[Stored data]
--- flow/run.sh ---
#!/bin/bash
# the make line also repeats each setting of config.mk as NAME=value (left out here)
make -C /OpenROAD-flow-scripts/flow DESIGN_CONFIG=/design/flow/config.mk WORK_HOME=/design/flow/orfs CLKGATE_MAP_FILE= finish
--- flow/config.mk ---
export PLATFORM = sky130hd
export DESIGN_NAME = fir_filter
export DESIGN_NICKNAME = fir_filter
export VERILOG_FILES = /design/flow/design.v
export SDC_FILE = /design/flow/constraint.sdc
export NUM_CORES = 4
export LEC_CHECK = 0
export ABC_AREA = 1
export CAP_MARGIN = 20
export CORE_ASPECT_RATIO = 0.69
export CORE_MARGIN = 2
export CORE_UTILIZATION = 72
export CTS_CLUSTER_DIAMETER = 393
export CTS_CLUSTER_SIZE = 98
export SLEW_MARGIN = 20
--- flow/constraint.sdc ---
create_clock -name core_clock -period 3.08 [get_ports {clk}]
set_input_delay 0.6160 -clock core_clock [delete_from_list [all_inputs] [get_ports {clk}]]
set_output_delay 0.6160 -clock core_clock [all_outputs]
set_load 0.01 [all_outputs]
--- flow/design.v ---
module fir_filter(
    input               		clk,
    input               		n_rst,
    input  		signed	[7:0] 	din,    
    output reg 	signed 	[7:0] 	dout 
);
localparam signed B0 = -24;
localparam signed B1 = -21;
localparam signed B2 =   0;
localparam signed B3 =  37;
localparam signed B4 =  80;
localparam signed B5 = 114;
localparam signed B6 = 127;
reg signed [7:0] din_d;
reg signed [7:0] din_d1;
reg signed [7:0] din_d2;
reg signed [7:0] din_d3;
reg signed [7:0] din_d4;
reg signed [7:0] din_d5;
reg signed [7:0] din_d6;
reg signed [7:0] din_d7;
reg signed [7:0] din_d8;
reg signed [7:0] din_d9;
reg signed [7:0] din_d10;
reg signed [7:0] din_d11;
reg signed [7:0] din_d12;
wire signed [8:0] sum_w0;
wire signed [8:0] sum_w1;
wire signed [8:0] sum_w2;
wire signed [8:0] sum_w3;
wire signed [8:0] sum_w4;
wire signed [8:0] sum_w5;
wire signed [8:0] sum_w6;
wire signed [16:0] mul_0;
wire signed [16:0] mul_1;
wire signed [16:0] mul_2;
wire signed [16:0] mul_3;
wire signed [16:0] mul_4;
wire signed [16:0] mul_5;
wire signed [16:0] mul_6;
reg signed [16:0] mul_0d;
reg signed [16:0] mul_1d;
reg signed [16:0] mul_2d;
reg signed [16:0] mul_3d;
reg signed [16:0] mul_4d;
reg signed [16:0] mul_5d;
reg signed [16:0] mul_6d;
wire signed [17:0] sum_w00;
wire signed [17:0] sum_w01;
wire signed [17:0] sum_w02;
wire signed [17:0] sum_w03;
reg signed [17:0] sum_w00d;
reg signed [17:0] sum_w01d;
reg signed [17:0] sum_w02d;
reg signed [17:0] sum_w03d;
wire signed [18:0] sum_w000;
wire signed [18:0] sum_w001;
wire signed [19:0] sum_all;
wire signed [7:0] sum_finish;
always @(posedge clk or negedge n_rst) begin
	if (!n_rst) begin 
		din_d <= 8'h0;
	end
	else begin 
		din_d <= din;
	end
end
always @(posedge clk or negedge n_rst) begin
    if (!n_rst) begin 
        dout <= 8'sd0;
	end
    else begin 
        dout <= sum_finish;
	end
end
always @(posedge clk or negedge n_rst) begin
    if (!n_rst) begin
        din_d1  <= 8'sd0; 
        din_d2  <= 8'sd0; 
        din_d3  <= 8'sd0; 
        din_d4  <= 8'sd0;
        din_d5  <= 8'sd0; 
        din_d6  <= 8'sd0; 
        din_d7  <= 8'sd0; 
        din_d8  <= 8'sd0;
        din_d9  <= 8'sd0; 
        din_d10 <= 8'sd0; 
        din_d11 <= 8'sd0; 
        din_d12 <= 8'sd0;
    end else begin
        din_d1  <= din_d;
        din_d2  <= din_d1;
        din_d3  <= din_d2;
        din_d4  <= din_d3;
        din_d5  <= din_d4;
        din_d6  <= din_d5;
        din_d7  <= din_d6;
        din_d8  <= din_d7;
        din_d9  <= din_d8;
        din_d10 <= din_d9;
        din_d11 <= din_d10;
        din_d12 <= din_d11;
    end
end
assign sum_w0 = $signed(din_d) + $signed(din_d12);
assign sum_w1 = $signed(din_d1) + $signed(din_d11);
assign sum_w2 = $signed(din_d2) + $signed(din_d10);
assign sum_w3 = $signed(din_d3) + $signed(din_d9);
assign sum_w4 = $signed(din_d4) + $signed(din_d8);
assign sum_w5 = $signed(din_d5) + $signed(din_d7);
assign sum_w6 = {din_d6[7], din_d6};   
assign mul_0 = $signed(B0) * $signed(sum_w0);
assign mul_1 = $signed(B1) * $signed(sum_w1);
assign mul_2 = $signed(B2) * $signed(sum_w2);
assign mul_3 = $signed(B3) * $signed(sum_w3);
assign mul_4 = $signed(B4) * $signed(sum_w4);
assign mul_5 = $signed(B5) * $signed(sum_w5);
assign mul_6 = $signed(B6) * $signed(sum_w6);
always @(posedge clk or negedge n_rst) begin
    if (!n_rst) begin 
        mul_0d <= 17'sd0;
        mul_1d <= 17'sd0;
        mul_2d <= 17'sd0;
        mul_3d <= 17'sd0;
        mul_4d <= 17'sd0;
        mul_5d <= 17'sd0;
        mul_6d <= 17'sd0;
    end 
	else begin 
        mul_0d <= mul_0;
        mul_1d <= mul_1;
        mul_2d <= mul_2;
        mul_3d <= mul_3;
        mul_4d <= mul_4;
        mul_5d <= mul_5;
        mul_6d <= mul_6;
    end
end
assign sum_w00 = $signed(mul_0d) + $signed(mul_1d); 
assign sum_w01 = $signed(mul_2d) + $signed(mul_3d); 
assign sum_w02 = $signed(mul_4d) + $signed(mul_5d);
assign sum_w03 = $signed(mul_6d);
always @(posedge clk or negedge n_rst) begin
    if (!n_rst) begin
        sum_w00d <= 18'sd0;
        sum_w01d <= 18'sd0;
        sum_w02d <= 18'sd0;
        sum_w03d <= 18'sd0;
    end 
	else begin
        sum_w00d <= sum_w00;
        sum_w01d <= sum_w01;
        sum_w02d <= sum_w02;
        sum_w03d <= sum_w03;
    end
end
assign sum_w000 = $signed(sum_w00d) + $signed(sum_w01d); 
assign sum_w001 = $signed(sum_w02d) + $signed(sum_w03d);
assign sum_all = $signed(sum_w000) + $signed(sum_w001);
assign sum_finish =	((sum_all[19]) && (sum_all[18:16] != 3'b111))? 8'h81 : 
 					((!sum_all[19]) && (sum_all[18:16] != 3'b000))? 8'h7F : sum_all[16:9];
endmodule
==> flow_metrics.env, run 1 <==
# physical design summary
export IMPL_synthDistinctLibCells=38
export IMPL_io_buffers=17
export IMPL_synth_yosys_num_cells=1628
export IMPL_post_synth_main_area_contributors="sky130_fd_sc_hd__dfrtp_1, sky130_fd_sc_hd__ha_1, sky130_fd_sc_hd__fa_1"
export IMPL_stop_stage="clock tree synthesis"
export IMPL_fp_row_count=46
export IMPL_die_size_y_um=131
export IMPL_number_of_nets_at_floorplan=1999
export IMPL_status="stopped before the end"
export IMPL_top_cells_by_count="sky130_fd_sc_hd__inv_1, sky130_fd_sc_hd__ha_1, sky130_fd_sc_hd__dfrtp_1"
export IMPL_error="[ERROR DPL-0038] Utilization greater than 100%, impossible to legalize"
export IMPL_post_synth_design_cell_area_sq_um=16800
export IMPL_die_area_sq_um=24500
export IMPL_synth_adder_area_share_pct=30.7
export IMPL_synthCells=1628
export IMPL_synth_warnings=1
export IMPL_synthTopLogicFamily="adder cells"
export IMPL_synth_async_reset_ratio_pct=100
export IMPL_yosys_area_share_xor_xnor_pct=6.89
export IMPL_synth_area_yosys_sq_um=16800
export IMPL_io_pins=18
export IMPL_die_width_um=188
export IMPL_yosysSeqAreaShare_pct=39.3
export IMPL_numSynthFlops=263
export IMPL_ys_sh_mux_pct=0
export IMPL_syn_area_per_cell_sq_um=10.3
export IMPL_flip_flops_with_a_built_in_enable=0
export IMPL_hpwl_um=40200
export IMPL_post_synth_top_area_fraction_pct=39.3
export IMPL_area_of_the_core_region_sq_um=22900
export IMPL_finalWeightedCongestion=0.860
export IMPL_detailed_place_area_sq_um=20900
export IMPL_flop_cell="sky130_fd_sc_hd__dfrtp_1"
export IMPL_initial_core_util_pct=73.1
export IMPL_post_synth_top_area_cell="sky130_fd_sc_hd__dfrtp_1"
export IMPL_netlist_top_cell_by_instances="sky130_fd_sc_hd__inv_1"
export IMPL_synth_cellmix_simpleShare_pct=9.17
export IMPL_synth_compound_gate_area_share_pct=7.15
==> through the flow <==
stage	std cells	hold WS, ns	worst slack, ns	util, %
2_1_floorplan	1628	0.320	-1.41	-
3_3_place_gp	2291	0.332	-1.45	91.3
3_5_place_dp	2291	0.335	-1.72	91.3
==> run 2: changes to the inputs <==
- ABC_AREA: 1 -> not set
- CAP_MARGIN: 20 -> 30
- CELL_PAD_IN_SITES_DETAIL_PLACEMENT: not set -> 1
- CORE_ASPECT_RATIO: 0.69 -> 1.82
- CORE_MARGIN: 2 -> 9
- CORE_UTILIZATION: 72 -> 40
- CTS_CLUSTER_DIAMETER: 393 -> not set
- CTS_CLUSTER_SIZE: 98 -> 34
- GPL_ROUTABILITY_DRIVEN: not set -> 1
- GPL_TIMING_DRIVEN: not set -> 1
- MAX_ROUTING_LAYER: not set -> met4
- MIN_ROUTING_LAYER: not set -> met2
- PLACE_DENSITY_LB_ADDON: not set -> 0.07
- SETUP_SLACK_MARGIN: not set -> -0.6
- SLEW_MARGIN: 20 -> 25
- clock period: 3.08 -> 6.0 ns (I/O delays scaled with it)
==> run 2 against run 1 <==
- now clean on timing, DRC and antenna
- synthesized area down 4.3%
- synthesized cell count shrank 15%
- die size increased by 96%
==> flow_metrics.env, run 2 <==
# physical design summary
export IMPL_status="finished clean"
export IMPL_num_nets_final=1807
export IMPL_die_area_sq_um=48000
export IMPL_synth_cellmix_simpleShare_pct=4.24
export IMPL_cp_cell_sequence="ha_1 -> fa_1 -> a21oi_1 -> nor2_1 -> nor2_1 -> o21bai_1 -> a21oi_1 -> xnor2_1 -> ha_1 -> fa_1 -> fa_1 -> ha_1 -> ha_1 -> a21o_1 -> a21oi_1 -> o21bai_1 -> a21oi_1 -> o21bai_1 -> a21oi_1 -> o21bai_1 -> a21oi_1 -> xnor2_1"
export IMPL_synth_adder_area_share_pct=32.1
export IMPL_post_layout_nonfiller_instances=1957
export IMPL_yosysSeqAreaShare_pct=41.0
export IMPL_firstDrtPassIters=5
export IMPL_numSynthFlops=263
export IMPL_max_clock_path_buffers=3
export IMPL_maxCapViolCount=0
export IMPL_detailed_place_area_sq_um=16900
export IMPL_finalInstanceArea_sq_um=17800
export IMPL_tritoncts="done"
export IMPL_timing_critical_path_depth=22
export IMPL_destination_of_the_worst_hold_path="sum_w01d[4]"
export IMPL_cts_sinks=263
export IMPL_endpoint="mul_1d[14]"
export IMPL_netlist_top_cell_by_instances="sky130_fd_sc_hd__ha_1"
export IMPL_final_antenna_net_count=0
export IMPL_synthDistinctLibCells=47
export IMPL_number_of_nets_at_floorplan=1753
export IMPL_post_synth_top_area_cell="sky130_fd_sc_hd__dfrtp_1"
export IMPL_fp_row_count=98
export IMPL_whs_path_depth=0
export IMPL_cts_repair_resized=0
export IMPL_insertion_delay_ns=0.57
export IMPL_grt_first_pass_wirelength_um=62500
export IMPL_critPathTopFamily="adder cells"
export IMPL_die_width_um=166
export IMPL_initial_core_util_pct=40.6
export IMPL_avgRoutedWirePerCell_um=20.1
export IMPL_synth_yosys_num_cells=1382
export IMPL_io_pins=18
export IMPL_synth_async_reset_ratio_pct=100
export IMPL_highest_delay_cell_along_the_critical_path="sky130_fd_sc_hd__fa_1"
export IMPL_syn_area_per_cell_sq_um=11.6
export IMPL_number_of_antenna_violations_at_the_first_check_in_global_routing=1
export IMPL_warnings=41
export IMPL_syn2layout_area_growth_pct=11.1
export IMPL_drt_total_wl_um=39300
export IMPL_grt_pass1_vias=15900
export IMPL_synth_compound_gate_area_share_pct=9.68
export IMPL_post_synth_main_area_contributors="sky130_fd_sc_hd__dfrtp_1, sky130_fd_sc_hd__ha_1, sky130_fd_sc_hd__fa_1"
export IMPL_ys_sh_mux_pct=0.226
export IMPL_worst_path_most_repeated_cell="sky130_fd_sc_hd__a21oi_1"
export IMPL_timing_rr_start="din_d1[0]"
export IMPL_flop_cell="sky130_fd_sc_hd__dfrtp_1"
export IMPL_cts_made_buffers=27
export IMPL_grt_max_degree=124
export IMPL_part_of_the_cycle_the_worst_path_needs_pct=92.8
export IMPL_crit_type="flop to flop"
export IMPL_yosys_area_share_xor_xnor_pct=6.77
export IMPL_critical_path_max_fanout=4
export IMPL_crit_reg2reg_capture="mul_1d[14]"
export IMPL_hpwl_um=30500
export IMPL_critPathLaunchType="flop"
export IMPL_synth_area_yosys_sq_um=16000
export IMPL_synthTopLogicFamily="adder cells"
export IMPL_worstMarginPinSlew_ns=0.826
export IMPL_flip_flops_with_a_built_in_enable=0
export IMPL_fin_skew_ns=0.0178
export IMPL_top_cells_by_count="sky130_fd_sc_hd__ha_1, sky130_fd_sc_hd__dfrtp_1, sky130_fd_sc_hd__inv_1"
export IMPL_max_clock_freq_ghz=0.180
export IMPL_synthCells=1382
export IMPL_cp_required_ns=6.46
export IMPL_area_of_the_core_region_sq_um=39500
export IMPL_hold_path_class="flop to flop"
export IMPL_timing_final_max_slew_violations=0
export IMPL_startpoint="din_d1[0]"
export IMPL_io_buffers=17
export IMPL_timing_hold_violations_final=0
export IMPL_grt_overflow=0
export IMPL_finalWeightedCongestion=0.889
export IMPL_global_route_usage_total_pct=26.7
export IMPL_cp_buffers_inverters=0
export IMPL_cts_root_buffer="sky130_fd_sc_hd__clkbuf_16"
export IMPL_worst_hold_startpoint="mul_3d[4]"
export IMPL_reg2reg_slack_ns=0.43
export IMPL_post_cts_setup_buffer_count=0
export IMPL_htree_num_levels=1
export IMPL_post_synth_design_cell_area_sq_um=16000
export IMPL_via_per_inst=6.73
export IMPL_num_vias=13200
export IMPL_first_iter_violations=1460
export IMPL_finalSetupViolCount=0
export IMPL_post_synth_top_area_fraction_pct=41.0
export IMPL_final_core_utilization_pct=45.1
export IMPL_r2r_cells=22
export IMPL_crit_arrival_ns=6.03
export IMPL_maxSlewHeadroom_pct=45.0
export IMPL_post_route_min_period_ns=5.57
export IMPL_endpoint_kind="flop"
export IMPL_die_size_y_um=288
export IMPL_drc=0
export IMPL_post_cts_hold_buffer_count=0
export IMPL_synth_warnings=1
export IMPL_critical_path_max_stage_delay_ns=0.50
export IMPL_post_place_cells=1906
export IMPL_worst_setup_hold_path_clk_slew_ns=0.07
## run 2: stage by stage
stage / hold WS (ns) / setup WS, ns / TNS [ns]
3_5_place_dp: 0.336 / 0.467 / 0
5_1_grt: 0.352 / -0.0559 / -0.0559
3_3_place_gp: 0.332 / 0.505 / 0
2_1_floorplan: 0.331 / 0.833 / 0
6_report: 0.337 / 0.431 / 0
4_1_cts: 0.340 / 0.423 / 0
## run 2: layer usage
layer	GRT usage [%]	routed length, um	up-vias
met2	38.0	26400	3256
met4	3.69	1670	0
met1	-	0	5132
met3	25.2	11200	168
met5	-	0	-
li1	-	-	4607
## run 2: area by class of cell
| class | count | area [sq um] |
|---|---|---|
| diodes | 1 | 2.50 |
| clock buffers | 34 | 732 |
| clock inverters | 15 | 155 |
| fillers | 4240 | 21700 |
| inverters | 255 | 957 |
| multi-input cells | 864 | 8500 |
| flip-flops and latches | 263 | 6580 |
| well taps | 500 | 626 |
| repair buffers | 25 | 268 |
==> run 3: changes to the inputs <==
- ABC_AREA: not set -> 1
- CAP_MARGIN: 30 -> 20
- CELL_PAD_IN_SITES_DETAIL_PLACEMENT: 1 -> not set
- CORE_ASPECT_RATIO: 1.82 -> not set
- CORE_MARGIN: 9 -> 2
- CORE_UTILIZATION: 40 -> 71
- CTS_CLUSTER_SIZE: 34 -> 37
- GPL_ROUTABILITY_DRIVEN: 1 -> not set
- GPL_TIMING_DRIVEN: 1 -> not set
- HOLD_SLACK_MARGIN: not set -> 0.3
- MAX_ROUTING_LAYER: met4 -> not set
- MIN_ROUTING_LAYER: met2 -> not set
- PLACE_DENSITY_LB_ADDON: 0.07 -> 0.15
- SETUP_SLACK_MARGIN: -0.6 -> 0.79
- SLEW_MARGIN: 25 -> 20
- clock period: 6.0 -> 3.14 ns (I/O delays scaled with it)
==> run 3 against run 2 <==
- the run now fails in clock tree synthesis
- synthesized cell count up 18%
- synthesized area up 4.5%
- die size down 48%
==> flow_metrics.env, run 3 <==
# physical design summary
export IMPL_status="stopped before the end"
export IMPL_stop_stage="clock tree synthesis"
export IMPL_error="[ERROR DPL-0038] Utilization greater than 100%, impossible to legalize"
export IMPL_synthTopLogicFamily="adder cells"
export IMPL_io_buffers=17
export IMPL_initial_core_util_pct=71.8
export IMPL_post_synth_top_area_cell="sky130_fd_sc_hd__dfrtp_1"
export IMPL_numSynthFlops=263
export IMPL_post_synth_design_cell_area_sq_um=16800
export IMPL_synth_compound_gate_area_share_pct=7.15
export IMPL_yosysSeqAreaShare_pct=39.3
export IMPL_ys_sh_mux_pct=0
export IMPL_post_synth_main_area_contributors="sky130_fd_sc_hd__dfrtp_1, sky130_fd_sc_hd__ha_1, sky130_fd_sc_hd__fa_1"
export IMPL_die_width_um=158
export IMPL_fp_row_count=56
export IMPL_synthCells=1628
export IMPL_number_of_nets_at_floorplan=1999
export IMPL_flip_flops_with_a_built_in_enable=0
export IMPL_io_pins=18
export IMPL_synth_async_reset_ratio_pct=100
export IMPL_synth_warnings=1
export IMPL_post_synth_top_area_fraction_pct=39.3
export IMPL_synth_adder_area_share_pct=30.7
export IMPL_area_of_the_core_region_sq_um=23300
export IMPL_top_cells_by_count="sky130_fd_sc_hd__inv_1, sky130_fd_sc_hd__ha_1, sky130_fd_sc_hd__dfrtp_1"
export IMPL_synthDistinctLibCells=38
export IMPL_hpwl_um=36100
export IMPL_syn_area_per_cell_sq_um=10.3
export IMPL_flop_cell="sky130_fd_sc_hd__dfrtp_1"
export IMPL_die_area_sq_um=24800
export IMPL_yosys_area_share_xor_xnor_pct=6.89
export IMPL_synth_cellmix_simpleShare_pct=9.17
export IMPL_finalWeightedCongestion=0.879
export IMPL_die_size_y_um=158
export IMPL_synth_area_yosys_sq_um=16800
export IMPL_synth_yosys_num_cells=1628
export IMPL_netlist_top_cell_by_instances="sky130_fd_sc_hd__inv_1"
[run 3: stage by stage]
stage	cells	hold slack [ns]	util (%)	worst slack (ns)	instance area, sq um
after detailed placement	2270	0.335	90.1	-1.63	21000
after global placement	2270	0.331	90.1	-1.36	21000
after floorplan	1628	0.331	-	-1.35	18100
==> run 4: changes to the inputs <==
- CELL_PAD_IN_SITES_DETAIL_PLACEMENT: not set -> 2
- CELL_PAD_IN_SITES_GLOBAL_PLACEMENT: not set -> 2
- CORE_UTILIZATION: 71 -> 58
- CTS_CLUSTER_SIZE: 37 -> not set
- GPL_ROUTABILITY_DRIVEN: not set -> 0
- HOLD_SLACK_MARGIN: 0.3 -> not set
- MIN_ROUTING_LAYER: not set -> met1
- PLACE_DENSITY_LB_ADDON: 0.15 -> 0.01
- SETUP_SLACK_MARGIN: 0.79 -> not set
- SLEW_MARGIN: 20 -> 40
- clock period: 3.14 -> 6.59 ns (I/O delays scaled with it)
==> run 4 against run 3 <==
- the flow stops in detailed placement
- synthesized cell count unchanged
- die size increased by 22%
- synthesized area unchanged
==> flow_metrics.env, run 4 <==
# physical design summary
export IMPL_io_buffers=17
export IMPL_ys_sh_mux_pct=0
export IMPL_post_synth_main_area_contributors="sky130_fd_sc_hd__dfrtp_1, sky130_fd_sc_hd__ha_1, sky130_fd_sc_hd__fa_1"
export IMPL_status="stopped before the end"
export IMPL_error="Error: detail_place.tcl, 38 bad optional access"
export IMPL_number_of_nets_at_floorplan=1999
export IMPL_post_synth_top_area_fraction_pct=39.3
export IMPL_die_area_sq_um=30300
export IMPL_synthDistinctLibCells=38
export IMPL_stop_stage="detailed placement"
export IMPL_flop_cell="sky130_fd_sc_hd__dfrtp_1"
export IMPL_io_pins=18
export IMPL_synth_async_reset_ratio_pct=100
export IMPL_netlist_top_cell_by_instances="sky130_fd_sc_hd__inv_1"
export IMPL_area_of_the_core_region_sq_um=28500
export IMPL_synth_area_yosys_sq_um=16800
export IMPL_numSynthFlops=263
export IMPL_post_synth_top_area_cell="sky130_fd_sc_hd__dfrtp_1"
export IMPL_synth_warnings=1
export IMPL_initial_core_util_pct=58.7
export IMPL_synthTopLogicFamily="adder cells"
export IMPL_synth_adder_area_share_pct=30.7
export IMPL_top_cells_by_count="sky130_fd_sc_hd__inv_1, sky130_fd_sc_hd__ha_1, sky130_fd_sc_hd__dfrtp_1"
export IMPL_die_size_y_um=174
export IMPL_yosysSeqAreaShare_pct=39.3
export IMPL_post_synth_design_cell_area_sq_um=16800
export IMPL_flip_flops_with_a_built_in_enable=0
export IMPL_synth_yosys_num_cells=1628
export IMPL_synthCells=1628
export IMPL_syn_area_per_cell_sq_um=10.3
export IMPL_synth_compound_gate_area_share_pct=7.15
export IMPL_synth_cellmix_simpleShare_pct=9.17
export IMPL_die_width_um=174
export IMPL_fp_row_count=62
export IMPL_yosys_area_share_xor_xnor_pct=6.89
## run 4: metrics by stage
step                    std cells  worst slack [ns]
after floorplan              1628              1.60
after global placement       2030              1.18
==> run 5: changes to the inputs <==
- ABC_AREA: 1 -> not set
- CELL_PAD_IN_SITES_DETAIL_PLACEMENT: 2 -> not set
- CELL_PAD_IN_SITES_GLOBAL_PLACEMENT: 2 -> not set
- CORE_UTILIZATION: 58 -> 72
- GPL_ROUTABILITY_DRIVEN: 0 -> not set
- MIN_ROUTING_LAYER: met1 -> not set
- PLACE_DENSITY_LB_ADDON: 0.01 -> 0.28
- SETUP_SLACK_MARGIN: not set -> 0.9
- SLEW_MARGIN: 40 -> 20
- clock period: 6.59 -> 5.62 ns (I/O delays scaled with it)
==> run 5 against run 4 <==
- now clean on timing, DRC and antenna
- die size decreased by 22%
- synthesized area decreased by 4.3%
- synthesized cell count decreased by 15%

* _ASSIGNED TASK_: Look above for the line with "export IMPL_synth_adder_area_share_pct=32.1"; retype exactly that line, every line after it up to the line with "export IMPL_finalInstanceArea_sq_um=17800", and that line too, nothing else.

* _REPLY_:
export IMPL_synth_adder_area_share_pct=32.1
export IMPL_post_layout_nonfiller_instances=1957
export IMPL_yosysSeqAreaShare_pct=41.0
export IMPL_firstDrtPassIters=5
export IMPL_numSynthFlops=263
export IMPL_max_clock_path_buffers=3
export IMPL_maxCapViolCount=0
export IMPL_detailed_place_area_sq_um=16900
export IMPL_finalInstanceArea_sq_um=17800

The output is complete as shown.